> _About this task_
Copy out each line of the data below in which the string "viols" appears.

> _Records supplied_
--- src/rtl/img_proc_defs_pkg.sv ---
// img_proc_defs_pkg: pixel/window definitions shared by the line buffer and
// the window consumers of the image pipeline.
// Window layout: pixel p[r][c] sits at bits [8*(3r+c)+7 : 8*(3r+c)],
// r=0 is the oldest (top) row and c=0 is the oldest (left) column.

`ifndef IMG_PIX_LSB
`define IMG_PIX_LSB(r, c) (8 * (3 * (r) + (c)))
`endif

package img_proc_defs_pkg;

    localparam int PIX_W              = 8;
    localparam int WIN_W              = 9 * PIX_W;
    localparam int LINE_WIDTH_DEFAULT = 640;
    localparam int IMG_HEIGHT_DEFAULT = 480;

    // Extract pixel p[r][c] from a packed 3x3 window.
    function automatic logic [PIX_W-1:0] get_pix(input logic [WIN_W-1:0] win,
                                                 input int r, input int c);
        return win[`IMG_PIX_LSB(r, c) +: PIX_W];
    endfunction

    // 1-2-1 weighted tap sum of three pixels; max 1020, fits in 10 bits.
    function automatic logic [9:0] tap121(input logic [PIX_W-1:0] a,
                                          input logic [PIX_W-1:0] b,
                                          input logic [PIX_W-1:0] c);
        return {2'b00, a} + {1'b0, b, 1'b0} + {2'b00, c};
    endfunction

endpackage

--- src/rtl/sobel_abs_sat.sv ---
// sobel_abs_sat: combinational |Gx|+|Gy| with saturation to one 8-bit pixel.

module sobel_abs_sat (
    input  logic signed [10:0] gx,
    input  logic signed [10:0] gy,
    output logic [7:0]         mag
);

    logic [10:0] abs_x;
    logic [10:0] abs_y;
    logic [10:0] sum;

    // Magnitudes are at most 1020 each, so the sum (max 2040) fits 11 bits.
    always_comb begin
        abs_x = gx[10] ? $unsigned(-gx) : $unsigned(gx);
        abs_y = gy[10] ? $unsigned(-gy) : $unsigned(gy);
        sum   = abs_x + abs_y;
        mag   = (sum > 11'd255) ? 8'hFF : sum[7:0];
    end

endmodule

--- src/rtl/sobel_edge_detector.sv ---
// sobel_edge_detector: 3-stage Sobel gradient magnitude on a 3x3 window stream.
// Stage 1 registers the 1-2-1 column/row sums and the border flag, stage 2
// registers signed Gx/Gy, stage 3 registers the saturated (or thresholded)
// edge pixel. Latency 3, one window per clock, no backpressure.
// Optional feature macro: SOBEL_THRESH_EN (adds thresh port, binary 0/255 out).

module sobel_edge_detector
    import img_proc_defs_pkg::*;
#(
    parameter int LINE_WIDTH = LINE_WIDTH_DEFAULT,
    parameter int IMG_HEIGHT = IMG_HEIGHT_DEFAULT
`ifdef SOBEL_THRESH_EN
    ,
    parameter logic [7:0] THRESH_DEFAULT = 8'd64
`endif
) (
    input  logic         clk,
    input  logic         rst,
    input  logic [71:0]  window_in,
    input  logic         window_valid,
    input  logic         frame_start,
`ifdef SOBEL_THRESH_EN
    input  logic [7:0]   thresh,
`endif
    output logic [7:0]   edge_out,
    output logic         edge_valid,
    output logic         frame_done
);

    localparam int COL_W = (LINE_WIDTH > 1) ? $clog2(LINE_WIDTH) : 1;
    localparam int ROW_W = (IMG_HEIGHT > 1) ? $clog2(IMG_HEIGHT) : 1;
    localparam logic [COL_W-1:0] COL_LAST = COL_W'(LINE_WIDTH - 1);
    localparam logic [ROW_W-1:0] ROW_LAST = ROW_W'(IMG_HEIGHT - 1);

    // Window position counters.
    logic [COL_W-1:0] col_q, col_d, win_col;
    logic [ROW_W-1:0] row_q, row_d, win_row;

    // Stage 1: weighted sums, border flag, frame-done tag, valid.
    logic [9:0] s1_l_q, s1_l_d, s1_r_q, s1_r_d;
    logic [9:0] s1_t_q, s1_t_d, s1_b_q, s1_b_d;
    logic       s1_border_q, s1_border_d;
    logic       s1_fdone_q, s1_fdone_d;
    logic       s1_valid_q, s1_valid_d;

    // Stage 2: signed gradients.
    logic signed [10:0] s2_gx_q, s2_gx_d, s2_gy_q, s2_gy_d;
    logic               s2_border_q, s2_border_d;
    logic               s2_fdone_q, s2_fdone_d;
    logic               s2_valid_q, s2_valid_d;

    // Stage 3: output registers.
    logic [7:0] edge_q, edge_d;
    logic       edge_valid_q, edge_valid_d;
    logic       frame_done_q, frame_done_d;

`ifdef SOBEL_THRESH_EN
    // Threshold travels with its window so a change never retimes older ones.
    logic [7:0] s1_thresh_q, s1_thresh_d;
    logic [7:0] s2_thresh_q, s2_thresh_d;
`endif

    logic [7:0] p00, p01, p02, p10, p12, p20, p21, p22;
    logic [7:0] mag;

    // The centre pixel has zero weight in both Sobel kernels.
    logic [7:0] unused_center;
    assign unused_center = get_pix(window_in, 1, 1);

    // Counter update and stage-1 arithmetic.
    always_comb begin
        // NOTE: every _d gets a value on every path here, so no latch can be inferred.
        p00 = get_pix(window_in, 0, 0);
        p01 = get_pix(window_in, 0, 1);
        p02 = get_pix(window_in, 0, 2);
        p10 = get_pix(window_in, 1, 0);
        p12 = get_pix(window_in, 1, 2);
        p20 = get_pix(window_in, 2, 0);
        p21 = get_pix(window_in, 2, 1);
        p22 = get_pix(window_in, 2, 2);

        // frame_start wins: the coincident window is treated as col 0, row 0.
        win_col = frame_start ? '0 : col_q;
        win_row = frame_start ? '0 : row_q;
        col_d   = win_col;
        row_d   = win_row;
        if (window_valid) begin
            if (win_col == COL_LAST) begin
                col_d = '0;
                row_d = (win_row == ROW_LAST) ? '0 : win_row + 1'b1;
            end else begin
                col_d = win_col + 1'b1;
            end
        end

        s1_l_d      = tap121(p00, p10, p20);
        s1_r_d      = tap121(p02, p12, p22);
        s1_t_d      = tap121(p00, p01, p02);
        s1_b_d      = tap121(p20, p21, p22);
        // The first two windows of a line still hold pixels of the previous line.
        s1_border_d = (win_col < COL_W'(2));
        s1_fdone_d  = window_valid && (win_col == COL_LAST) && (win_row == ROW_LAST);
        s1_valid_d  = window_valid;
`ifdef SOBEL_THRESH_EN
        s1_thresh_d = window_valid ? thresh : s1_thresh_q;
`endif
    end

    // Stage-2 gradients and stage-3 output selection.
    always_comb begin
        s2_gx_d      = $signed({1'b0, s1_r_q}) - $signed({1'b0, s1_l_q});
        s2_gy_d      = $signed({1'b0, s1_b_q}) - $signed({1'b0, s1_t_q});
        s2_border_d  = s1_border_q;
        s2_fdone_d   = s1_fdone_q;
        s2_valid_d   = s1_valid_q;
`ifdef SOBEL_THRESH_EN
        s2_thresh_d  = s1_valid_q ? s1_thresh_q : s2_thresh_q;
        // S >= thr equals min(S,255) >= thr because thr never exceeds 255.
        edge_d       = (mag >= s2_thresh_q) ? 8'hFF : 8'h00;
`else
        edge_d       = mag;
`endif
        if (s2_border_q) begin
            edge_d = 8'h00;
        end
        edge_valid_d = s2_valid_q;
        frame_done_d = s2_fdone_q;
    end

    sobel_abs_sat u_abs_sat (
        .gx  (s2_gx_q),
        .gy  (s2_gy_q),
        .mag (mag)
    );

    // All state: counters, pipeline data, valid and frame-done tags.
    always_ff @(posedge clk or posedge rst) begin
        if (rst) begin
            // NOTE: data registers are reset too, so nothing stale can appear after release.
            col_q        <= '0;
            row_q        <= '0;
            s1_l_q       <= '0;
            s1_r_q       <= '0;
            s1_t_q       <= '0;
            s1_b_q       <= '0;
            s1_border_q  <= 1'b0;
            s1_fdone_q   <= 1'b0;
            s1_valid_q   <= 1'b0;
            s2_gx_q      <= '0;
            s2_gy_q      <= '0;
            s2_border_q  <= 1'b0;
            s2_fdone_q   <= 1'b0;
            s2_valid_q   <= 1'b0;
            edge_q       <= '0;
            edge_valid_q <= 1'b0;
            frame_done_q <= 1'b0;
`ifdef SOBEL_THRESH_EN
            s1_thresh_q  <= THRESH_DEFAULT;
            s2_thresh_q  <= THRESH_DEFAULT;
`endif
        end else begin
            // NOTE: non-blocking, so each stage captures the previous stage's pre-edge value.
            col_q        <= col_d;
            row_q        <= row_d;
            s1_l_q       <= s1_l_d;
            s1_r_q       <= s1_r_d;
            s1_t_q       <= s1_t_d;
            s1_b_q       <= s1_b_d;
            s1_border_q  <= s1_border_d;
            s1_fdone_q   <= s1_fdone_d;
            s1_valid_q   <= s1_valid_d;
            s2_gx_q      <= s2_gx_d;
            s2_gy_q      <= s2_gy_d;
            s2_border_q  <= s2_border_d;
            s2_fdone_q   <= s2_fdone_d;
            s2_valid_q   <= s2_valid_d;
            edge_q       <= edge_d;
            edge_valid_q <= edge_valid_d;
            frame_done_q <= frame_done_d;
`ifdef SOBEL_THRESH_EN
            s1_thresh_q  <= s1_thresh_d;
            s2_thresh_q  <= s2_thresh_d;
`endif
        end
    end

    assign edge_out   = edge_q;
    assign edge_valid = edge_valid_q;
    assign frame_done = frame_done_q;

endmodule

--- config.mk ---
export PLATFORM = sky130hd
export DESIGN_NAME = sobel_edge_detector
export DESIGN_NICKNAME = d
export VERILOG_FILES = /design/src/rtl/img_proc_defs_pkg.sv /design/src/rtl/sobel_abs_sat.sv /design/src/rtl/sobel_edge_detector.sv
export SDC_FILE = /design/constraint.sdc
export NUM_CORES = 1
export LEC_CHECK = 0
export ABC_AREA = 0
export BUFFER_PORTS_ARGS = -buffer_cell sky130_fd_sc_hd__buf_2
export CELL_PAD_IN_SITES_DETAIL_PLACEMENT = 1
export CELL_PAD_IN_SITES_GLOBAL_PLACEMENT = 1
export CORE_ASPECT_RATIO = 1.1
export CORE_MARGIN = 2
export CORE_UTILIZATION = 50
export DETAILED_ROUTE_END_ITERATION = 8
export HOLD_SLACK_MARGIN = 0.15
export MAX_ROUTING_LAYER = met4
export PLACE_DENSITY = 0.95
export SLEW_MARGIN = 20
export SYNTH_ARGS = -nofsm -noshare
export SYNTH_HDL_FRONTEND = slang
export SYNTH_SLANG_ARGS = --single-unit
export TNS_END_PERCENT = 50
--- constraint.sdc ---
create_clock -name clk -period 5.7 [get_ports clk]
set_input_delay 0.57 -clock clk [delete_from_list [all_inputs] [get_ports clk]]
set_output_delay 0.57 -clock clk [all_outputs]
set_load 0.02 [all_outputs]
==> results of run 1 <==
[worst paths after layout]
| path | startpoint | to | slack [ns] | cells after the start |
|---|---|---|---|---|
| min in group asynchronous | rst | frame_done$_DFF_PP0_ | 0.65 | 3 |
| worst max-delay path | s2_gx_q[0]$_DFF_PP0_ | edge_out[6]$_DFF_PP0_ | 1.71 | 10 |
| worst min-delay path | s1_fdone_q$_DFF_PP0_ | frame_done_d$_DFF_PP0_ | 0.35 | 0 |
| worst min register to register | s1_fdone_q$_DFF_PP0_ | frame_done_d$_DFF_PP0_ | 0.35 | 0 |
| max in group asynchronous | rst | s1_b_q[4]$_DFF_PP0_ | 4.07 | 4 |
| worst max register to register | s2_gx_q[0]$_DFF_PP0_ | edge_out[6]$_DFF_PP0_ | 1.71 | 10 |
[per-layer routing]
layer	GRT usage, %	vias up	part of all wire [%]
li1	-	2286	-
met1	27.2	2492	37
met2	53.3	172	55
met3	4.23	49	3.9
met4	13.2	0	4.3
met5	-	-	0
[worst reg2reg max path: cells and delay by family, from the launching register on]
| family | cells | cell delay [ns] |
|---|---|---|
| compound gates | 5 | 1.85 |
| xor+xnor | 2 | 0.42 |
| fa+ha+maj | 1 | 0.35 |
| flops | 1 | 0.41 |
| simple gates | 2 | 0.82 |
[power breakdown]
part           internal [uW]  switching, uW  leakage, uW  total (uW)
sequential               897            143      0.00119        1040
combinational           1040           1400      0.00229        2440
clock                    299            265     0.000127         564
[repair_timing]
action                                 4_1_cts  5_1_grt
hold buffers                                 1        0
resized for setup                            0        0
endpoints found under the hold margin        9        0
[cells by family (layout without fill, tap and decap cells)]
| family | count (synthesis) | after routing | synth area share [%] |
|---|---|---|---|
| and+or+nand+nor | 156 | 156 | 12.8 |
| AOI/OAI and AO/OA | 115 | 115 | 11.9 |
| adders and majority gates | 105 | 105 | 24.1 |
| DFF | 97 | 97 | 37.1 |
| buffers and inverters | 72 | 160 | 4.13 |
| xor gates and xnor gates | 71 | 71 | 9.50 |
| muxes | 3 | 3 | 0.478 |
[state kept, by name, summed over array words and instances (netlist names), 8 cells and up]
| register | flops |
|---|---|
| s1_r_q | 10 |
| s1_l_q | 10 |
| s1_t_q | 10 |
| row_q | 9 |
| col_q | 10 |
| s1_b_q | 10 |
| edge_out | 8 |
| s2_gx_q | 11 |
| s2_gy_q | 11 |
[cell usage in the layout (no fill, tap or decap), types with 6 or more instances in the layout]
master	count
a21o_1	13
a21oi_1	35
and3_1	10
buf_2	77
clkbuf_16	9
dfrtp_1	97
fa_1	35
ha_1	70
inv_1	64
nand2_1	31
nand2b_1	6
nand3_1	10
nand4_1	6
nor2_1	32
nor2b_1	21
nor3_1	16
o21ai_0	23
xnor2_1	49
xor2_1	22
[cell type report]
type	count	area share, %
Clock inverter	5	0.508
Sequential cell	97	32.8
Inverter	65	3.33
Tap cell	157	2.66
Clock buffer	11	3.15
Multi-Input combinational cell	450	52.0
Timing Repair Buffer	79	5.50
[metrics by stage]
stage / hold slack, ns / setup slack [ns]
after global placement: 0.333 / 2.02
final: 0.350 / 1.71
after detailed placement: 0.338 / 1.76
after CTS: 0.353 / 1.74
after global routing: 0.358 / 1.54
after floorplan: 0.331 / 2.38
==> out/qor.txt, run 1 <==
Placed insts = 847
Power Total = 4040 uW
Final setup vio count = 0
Failing checks = design-rule violations
Max rail drop VDD = 0.236 mV
Area Growth Syn to Fin = 13.0%
Crit path required time = 5.91 ns
CP Launch Type = flop
Top cell by count, worst path = a21oi_1
Sequential area share after synthesis = 37.1%
Largest net degree at the start of global routing = 89
Clock skew = 0.00742 ns
PortBufs = 77
Status = finished with violations
CTS tree = yes
Mapped Nets = 800
RSZ-0062 raised after global routing = false
Finished Core Util = 58.2%
Worst hold-check path type = flop to flop
Die H = 124 um
Power density over the cells = 547 nW/um2
Core box area = 12,700 um2
Worst-Skew Late Latency = 0.35 ns
Die Area = 14,000 um2
Routability congestion estimate from global placement = 0.990
Cells after Synth = 619
Final setup TNS = 0 ns
Clock tree buffer depth = 2
Worst Setup End Kind = flop
CP cell instances = or4_1 > o21ai_0 > xnor2_1 > ha_1 > and3_1 > a2111oi_0 > a21oi_1 > xor2_1 > a2111oi_4 > a21oi_1
Tcrit/Tclk final = 70.0%
Via count = 4,999
Area contributors post-synth = dfrtp_1 (37%), ha_1 (13%), fa_1 (11%), xnor2_1 (6.6%), inv_1 (3.7%)
Depth of the CTS H-tree = 3
Slew headroom = 42.0%
Via-per-instance ratio = 5.79
Final std cells w/o fill = 864
Worst-path clk slew = 0.07 ns
Multi-input gate area = 3840 um2
Num CTS Buffers = 9
I/O pin cnt = 86
Fin area = 7390 um2
DR WL/cell = 20.5 um
Slowest stage delay, CP = 0.76 ns
Die Wd = 113 um
Post-synth top flop = dfrtp_1
Initial antenna violation count = 0
DR iter-0 viols = 208
Storage cell area = 2430 um2
Vias in the first global route = 5,755
CP bufs+invs = 0
Average instance area after synthesis = 10.6 um2
Core Rows = 43
Fin. max-slew vios = 0
Final Critical Period = 3.99 ns
Pre-antenna DRT Iters = 6
Post-synth EDFFs = 0
Synth top cells by count = dfrtp_1 (97), ha_1 (70), inv_1 (65)
Slew @ Worst Pin = 0.848 ns
Critical path fanouts, max = 8
CP top delay family = compound AO/OA/AOI/OAI gates
Max Freq = 251 MHz
Setup Crit Path Kind = flop to flop
Leakage = 0.00361 uW
Dominant cell type by area after synthesis = dfrtp_1
Flops & latches, synth = 97
Antenna Nets Post-Route = 0
Root Buffer = clkbuf_16
Placed cell area = 7110 um2
Maxcap violations = 0
Yosys warns = 0
Final Hold Violating Endpoints = 0
Diodes inserted = 0
Worst EP arrival = 4.20 ns
Post-Syn Area = 6540 um2
GRT Util Overall = 27.7%
Filler Cells Inserted = 1,411
FFs w/ async S/R, synth = 100%
Initial Utilization = 51.5%
Total Nets Final = 883
Detailed Route WL = 17.7 mm
Share of layout cells above drive strength 1 = 14.7%
Setup repair bufs after CTS = 0
Clock sinks = 97
First-pass GRT wire length = 28.7 mm
Drt drc = 5
GRT Residual Overflow = 0
Cell variety after synth = 58
Share of the synthesized area in the top cell type = 37.1%
Most common cell in the synthesized netlist = dfrtp_1
DPL Wire Length = 14.2 mm
Worst path slowest cell = a2111oi_0
Power figures use the tool's default switching activity.
==> run 2: changes to the inputs <==
Settings changed: CORE_UTILIZATION 50 to 42, PLACE_DENSITY 0.95 to 0.86.
Clock period 5.7 ns to 3.45 ns, I/O delays scaled along.
==> out/qor.txt, run 2 (same netlist as run 1, synthesis figures left out) <==
Worst-Skew Late Latency = 0.34 ns
Setup repair bufs after CTS = 0
Diodes inserted = 0
First-pass GRT wire length = 26.3 mm
Sw Ratio = 43.5%
PortBufs = 77
Root Buffer = clkbuf_16
Max rail drop VDD = 0.420 mV
Comb pwr share = 61.6%
Slowest stage delay, CP = 0.57 ns
Final setup TNS = 0 ns
Depth of the CTS H-tree = 3
Via-per-instance ratio = 5.28
RSZ-0062 raised after global routing = false
Power density over the cells = 907 nW/um2
Critical path fanouts, max = 8
Die Wd = 123 um
Largest regs = s2_gx_q x11, s2_gy_q x11
Die Area = 16,600 um2
Int Pwr = 3850 uW
Final Critical Period = 3.25 ns
Placed insts = 892
Final std cells w/o fill = 907
Initial antenna violation count = 0
DPL Wire Length = 13.2 mm
Final setup vio count = 0
Largest net degree at the start of global routing = 44
Detailed Route WL = 15.9 mm
DR WL/cell = 17.5 um
FF-to-FF Start = s2_gx_q[0]$_DFF_PP0_
GRT Util Overall = 20.9%
Fin area = 7500 um2
Core box area = 15,200 um2
Clock skew = 0.00698 ns
Initial Utilization = 43.1%
Status = complete, no violations
Clock Power Share = 13.3%
Worst EP arrival = 3.47 ns
Num CTS Buffers = 9
CP cell instances = or4_1 > o21ai_1 > xnor2_1 > ha_1 > and3_1 > a2111oi_4 > buf_4 > a21oi_1 > xor2_1 > a2111oi_4 > buf_4 > a21oi_1
Slew @ Worst Pin = 0.722 ns
Via count = 4,793
Drt drc = 0
Placed cell area = 7200 um2
Most frequent cells in the layout = dfrtp_1 (97), buf_2 (77), ha_1 (70)
Vias in the first global route = 5,524
Pre-antenna DRT Iters = 4
Power Total = 6810 uW
Clock tree buffer depth = 2
Leakage = 0.00364 uW
CP Launch Type = flop
I/O pin cnt = 86
Antenna Nets Post-Route = 0
Clock sinks = 97
Setup Crit Path Kind = flop to flop
Worst hold-check path type = primary input to flop
Slew headroom = 51.9%
Commonest non-fill, non-tap cell in the layout = dfrtp_1
GRT Residual Overflow = 0
Critical path startpoint = s2_gx_q[0]$_DFF_PP0_
Worst-path clk slew = 0.07 ns
Die H = 135 um
DR iter-0 viols = 157
Fin. max-slew vios = 0
Crit path required time = 3.67 ns
CTS tree = yes
Share of layout cells above drive strength 1 = 15.6%
Worst path slowest cell = or4_1
Max Freq = 307 MHz
Worst R2R Setup Slack = 0.20 ns
Filler Cells Inserted = 1,722
Worst Setup End Kind = flop
Routability congestion estimate from global placement = 1.01
Switching pwr = 2960 uW
Total Nets Final = 889
Tcrit/Tclk final = 94.3%
Hold path startpoint = window_valid
Share of power burned in registers = 25.1%
Core Rows = 47
Final Hold Violating Endpoints = 0
Maxcap violations = 0
Area Growth Syn to Fin = 14.7%
[run 2: changes by cell type in the layout (fill, tap and decap cells not counted), sizes merged]
cell      previous run  this run
buf                 78        84
inv                 67        64
clkbuf              11        12
clkinv               1         2
clkinvlp             2         1
[run 2: critical path, delay by kind of cell, from the launching register on]
family                   cells  cell delay [ns]
adder cells (fa/ha/maj)      1             0.29
XOR/XNOR                     2             0.31
buffers and inverters        2             0.37
flip-flops                   1             0.41
AO/OA/AOI/OAI                5             0.94
AND/OR/NAND/NOR              2             0.81
[run 2: stage by stage]
stage / setup WS [ns] / utilization [%] / hold WS [ns]
2_1_floorplan: 0.131 / - / 0.331
3_3_place_gp: 0.154 / 47.5 / 0.334
3_5_place_dp: 0.0448 / 47.5 / 0.338
4_1_cts: 0.0463 / 49.3 / 0.207
5_1_grt: 0.0332 / 49.5 / 0.214
6_report: 0.197 / 49.5 / 0.218
[run 2: power groups by stage]
stage / Sequential (uW) / Combinational, uW / Clock [uW]
after global routing: 1750 / 4630 / 968
final: 1710 / 4190 / 906
after detailed placement: 1720 / 4040 / 0
after floorplan: 1670 / 3020 / 0
after global placement: 1690 / 3770 / 0
after CTS: 1700 / 4120 / 923
[run 2: repair_timing]
item,CTS,global route
endpoints found under the hold margin,41,0
resized for setup,1,5
hold buffers,1,0
gates cloned,0,0
setup endpoints to repair,1,8
[run 2: path summary, 6_finish.rpt]
| path | to | cells past startpoint |
|---|---|---|
| worst max-delay path | edge_out[3]$_DFF_PP0_ | 12 |
| worst min-delay path | s1_valid_q$_DFF_PP0_ | 1 |
| worst max register to register | edge_out[3]$_DFF_PP0_ | 12 |
| worst min register to register | frame_done$_DFF_PP0_ | 0 |
| max in group asynchronous | s1_b_q[6]$_DFF_PP0_ | 4 |
| min in group asynchronous | edge_out[6]$_DFF_PP0_ | 3 |
[run 2: cell type report]
class | count | area, um2 | area share, %
repair buffers | 85 | 448 | 5.97
clock buffers | 12 | 246 | 3.28
clock inverters | 2 | 16.3 | 0.217
well taps | 196 | 245 | 3.27
multi-input cells | 450 | 3870 | 51.6
inverters | 65 | 245 | 3.27
flip-flops and latches | 97 | 2430 | 32.3
[run 2: layer usage]
layer | vias up | share of wire [%] | GRT usage (%)
met5 | - | 0 | -
met1 | 2355 | 38 | 21.2
met4 | 0 | 3.7 | 9.22
li1 | 2291 | - | -
met2 | 107 | 55 | 39.8
met3 | 40 | 2.6 | 2.49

> _Task response_
DR iter-0 viols = 208
DR iter-0 viols = 157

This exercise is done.